Stored data entries
-- Opening Marker --

[src/adder_cfg.svh]
`ifndef ADDER_CFG_SVH
`define ADDER_CFG_SVH

// Bus and operand widths
`define ADDER_DATA_WIDTH 32
`define ADDER_ADDR_WIDTH 8

// Register byte offsets
`define ADDER_OFS_A     0
`define ADDER_OFS_B     4
`define ADDER_OFS_SUM   8
`define ADDER_OFS_CARRY 12

`endif
[src/adder_pkg.sv]
`default_nettype none
`include "adder_cfg.svh"

package adder_pkg;

   typedef logic [`ADDER_DATA_WIDTH-1:0]   data_t;
   typedef logic [`ADDER_ADDR_WIDTH-1:0]   addr_t;
   typedef logic [`ADDER_DATA_WIDTH/8-1:0] strb_t;
   typedef logic [1:0]                     resp_t;

   localparam resp_t RESP_OKAY   = 2'b00;
   localparam resp_t RESP_SLVERR = 2'b10;

   // One FSM per bus direction
   typedef enum logic {WR_IDLE, WR_RESP} wr_state_t;
   typedef enum logic {RD_IDLE, RD_DATA} rd_state_t;

endpackage

`default_nettype wire

[src/adder_top.sv]
`timescale 1ns/1ns
`default_nettype none

module adder_top
(
   input  wire logic              s1_axi_aclk,
   input  wire logic              rst_n,

   input  wire adder_pkg::addr_t  awaddr,
   input  wire logic              awvalid,
   output logic                   awready,

   input  wire adder_pkg::data_t  wdata,
   input  wire adder_pkg::strb_t  wstrb,
   input  wire logic              wvalid,
   output logic                   wready,

   output adder_pkg::resp_t       bresp,
   output logic                   bvalid,
   input  wire logic              bready,

   input  wire adder_pkg::addr_t  araddr,
   input  wire logic              arvalid,
   output logic                   arready,

   output adder_pkg::data_t       rdata,
   output adder_pkg::resp_t       rresp,
   output logic                   rvalid,
   input  wire logic              rready
);

   logic             a_we;
   logic             b_we;
   adder_pkg::data_t wr_data;
   adder_pkg::strb_t wr_strb;
   adder_pkg::data_t operand_a;
   adder_pkg::data_t operand_b;
   adder_pkg::data_t sum;
   logic             carry;

   axil_slave u_axil_slave
   (
      .s1_axi_aclk (s1_axi_aclk),
      .rst_n       (rst_n),
      .awaddr      (awaddr),
      .awvalid     (awvalid),
      .awready     (awready),
      .wdata       (wdata),
      .wstrb       (wstrb),
      .wvalid      (wvalid),
      .wready      (wready),
      .bresp       (bresp),
      .bvalid      (bvalid),
      .bready      (bready),
      .araddr      (araddr),
      .arvalid     (arvalid),
      .arready     (arready),
      .rdata       (rdata),
      .rresp       (rresp),
      .rvalid      (rvalid),
      .rready      (rready),
      .a_we        (a_we),
      .b_we        (b_we),
      .wr_data     (wr_data),
      .wr_strb     (wr_strb),
      .operand_a   (operand_a),
      .operand_b   (operand_b),
      .sum         (sum),
      .carry       (carry)
   );

   adder_core u_adder_core
   (
      .s1_axi_aclk (s1_axi_aclk),
      .rst_n       (rst_n),
      .a_we        (a_we),
      .b_we        (b_we),
      .wr_data     (wr_data),
      .wr_strb     (wr_strb),
      .operand_a   (operand_a),
      .operand_b   (operand_b),
      .sum         (sum),
      .carry       (carry)
   );

endmodule

`default_nettype wire

[src/axil_slave.sv]
`timescale 1ns/1ns
`default_nettype none
`include "adder_cfg.svh"

module axil_slave
(
   input  wire logic              s1_axi_aclk,
   input  wire logic              rst_n,

   input  wire adder_pkg::addr_t  awaddr,
   input  wire logic              awvalid,
   output logic                   awready,

   input  wire adder_pkg::data_t  wdata,
   input  wire adder_pkg::strb_t  wstrb,
   input  wire logic              wvalid,
   output logic                   wready,

   output adder_pkg::resp_t       bresp,
   output logic                   bvalid,
   input  wire logic              bready,

   input  wire adder_pkg::addr_t  araddr,
   input  wire logic              arvalid,
   output logic                   arready,

   output adder_pkg::data_t       rdata,
   output adder_pkg::resp_t       rresp,
   output logic                   rvalid,
   input  wire logic              rready,

   output logic                   a_we,
   output logic                   b_we,
   output adder_pkg::data_t       wr_data,
   output adder_pkg::strb_t       wr_strb,

   input  wire adder_pkg::data_t  operand_a,
   input  wire adder_pkg::data_t  operand_b,
   input  wire adder_pkg::data_t  sum,
   input  wire logic              carry
);

   localparam adder_pkg::addr_t OFS_A     = adder_pkg::addr_t'(`ADDER_OFS_A);
   localparam adder_pkg::addr_t OFS_B     = adder_pkg::addr_t'(`ADDER_OFS_B);
   localparam adder_pkg::addr_t OFS_SUM   = adder_pkg::addr_t'(`ADDER_OFS_SUM);
   localparam adder_pkg::addr_t OFS_CARRY = adder_pkg::addr_t'(`ADDER_OFS_CARRY);

   adder_pkg::wr_state_t wr_state;
   adder_pkg::rd_state_t rd_state;

   logic             aw_xfer;
   logic             ar_xfer;
   logic             aw_is_a;
   logic             aw_is_b;
   adder_pkg::data_t rd_word;
   adder_pkg::resp_t rd_resp;

   // Ready is only ever raised in IDLE, so a transfer implies IDLE
   assign aw_xfer = awready && wready && awvalid && wvalid;
   assign ar_xfer = arready && arvalid;

   // Only the two operands are writable
   assign aw_is_a = (awaddr == OFS_A);
   assign aw_is_b = (awaddr == OFS_B);

   always_comb
   begin
      rd_resp = adder_pkg::RESP_OKAY;
      case (araddr)
         OFS_A:     rd_word = operand_a;
         OFS_B:     rd_word = operand_b;
         OFS_SUM:   rd_word = sum;
         OFS_CARRY: rd_word = {{(`ADDER_DATA_WIDTH-1){1'b0}}, carry};
         default:
         begin
            rd_word = '0;
            rd_resp = adder_pkg::RESP_SLVERR;
         end
      endcase
   end

   // Write direction FSM
   always_ff @(posedge s1_axi_aclk)
   begin
      if (!rst_n)
      begin
         wr_state <= adder_pkg::WR_IDLE;
         awready  <= 1'b0;
         wready   <= 1'b0;
         bvalid   <= 1'b0;
         a_we     <= 1'b0;
         b_we     <= 1'b0;
      end
      else
      begin
         a_we <= 1'b0;
         b_we <= 1'b0;
         case (wr_state)
            adder_pkg::WR_IDLE:
            begin
               if (aw_xfer)
               begin
                  awready  <= 1'b0;
                  wready   <= 1'b0;
                  a_we     <= aw_is_a;
                  b_we     <= aw_is_b;
                  wr_state <= adder_pkg::WR_RESP;
               end
               else if (awvalid && wvalid)
               begin
                  awready <= 1'b1;
                  wready  <= 1'b1;
               end
            end
            adder_pkg::WR_RESP:
            begin
               // bvalid comes up with the operand register update
               if (!bvalid)
                  bvalid <= 1'b1;
               else if (bready)
               begin
                  bvalid   <= 1'b0;
                  wr_state <= adder_pkg::WR_IDLE;
               end
            end
            default: wr_state <= adder_pkg::WR_IDLE;
         endcase
      end
   end

   always_ff @(posedge s1_axi_aclk)
   begin
      if (aw_xfer)
      begin
         wr_data <= wdata;
         wr_strb <= wstrb;
         bresp   <= (aw_is_a || aw_is_b) ? adder_pkg::RESP_OKAY : adder_pkg::RESP_SLVERR;
      end
   end

   // Read direction FSM
   always_ff @(posedge s1_axi_aclk)
   begin
      if (!rst_n)
      begin
         rd_state <= adder_pkg::RD_IDLE;
         arready  <= 1'b0;
         rvalid   <= 1'b0;
      end
      else
      begin
         case (rd_state)
            adder_pkg::RD_IDLE:
            begin
               if (ar_xfer)
               begin
                  arready  <= 1'b0;
                  rvalid   <= 1'b1;
                  rd_state <= adder_pkg::RD_DATA;
               end
               else if (arvalid)
                  arready <= 1'b1;
            end
            adder_pkg::RD_DATA:
            begin
               if (rready)
               begin
                  rvalid   <= 1'b0;
                  rd_state <= adder_pkg::RD_IDLE;
               end
            end
            default: rd_state <= adder_pkg::RD_IDLE;
         endcase
      end
   end

   always_ff @(posedge s1_axi_aclk)
   begin
      if (ar_xfer)
      begin
         rdata <= rd_word;
         rresp <= rd_resp;
      end
   end

endmodule

`default_nettype wire

[src/adder_core.sv]
`timescale 1ns/1ns
`default_nettype none
`include "adder_cfg.svh"

module adder_core
(
   input  wire logic             s1_axi_aclk,
   input  wire logic             rst_n,
   input  wire logic             a_we,
   input  wire logic             b_we,
   input  wire adder_pkg::data_t wr_data,
   input  wire adder_pkg::strb_t wr_strb,
   output adder_pkg::data_t      operand_a,
   output adder_pkg::data_t      operand_b,
   output adder_pkg::data_t      sum,
   output logic                  carry
);

   // Byte-wise merge of new data under strobe
   function automatic adder_pkg::data_t merge_bytes(input adder_pkg::data_t old_word,
                                                    input adder_pkg::data_t new_word,
                                                    input adder_pkg::strb_t strb);
      adder_pkg::data_t result;
      result = old_word;
      for (int i = 0; i < `ADDER_DATA_WIDTH/8; i++)
      begin
         if (strb[i])
            result[8*i +: 8] = new_word[8*i +: 8];
      end
      return result;
   endfunction

   always_ff @(posedge s1_axi_aclk)
   begin
      if (!rst_n)
      begin
         operand_a <= '0;
         operand_b <= '0;
      end
      else
      begin
         if (a_we)
            operand_a <= merge_bytes(operand_a, wr_data, wr_strb);
         if (b_we)
            operand_b <= merge_bytes(operand_b, wr_data, wr_strb);
      end
   end

   // Sum lags the operands by one cycle; carry is the extra top bit
   always_ff @(posedge s1_axi_aclk)
   begin
      if (!rst_n)
         {carry, sum} <= '0;
      else
         {carry, sum} <= {1'b0, operand_a} + {1'b0, operand_b};
   end

endmodule

`default_nettype wire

-- Closing Marker --

YOUR INSTRUCTIONS:
Write down again the exact lines running from the beginning of the data to the line containing "per bus direction", with both ends included.

EXERCISE RESPONSE:
[src/adder_cfg.svh]
`ifndef ADDER_CFG_SVH
`define ADDER_CFG_SVH

// Bus and operand widths
`define ADDER_DATA_WIDTH 32
`define ADDER_ADDR_WIDTH 8

// Register byte offsets
`define ADDER_OFS_A     0
`define ADDER_OFS_B     4
`define ADDER_OFS_SUM   8
`define ADDER_OFS_CARRY 12

`endif
[src/adder_pkg.sv]
`default_nettype none
`include "adder_cfg.svh"

package adder_pkg;

   typedef logic [`ADDER_DATA_WIDTH-1:0]   data_t;
   typedef logic [`ADDER_ADDR_WIDTH-1:0]   addr_t;
   typedef logic [`ADDER_DATA_WIDTH/8-1:0] strb_t;
   typedef logic [1:0]                     resp_t;

   localparam resp_t RESP_OKAY   = 2'b00;
   localparam resp_t RESP_SLVERR = 2'b10;

   // One FSM per bus direction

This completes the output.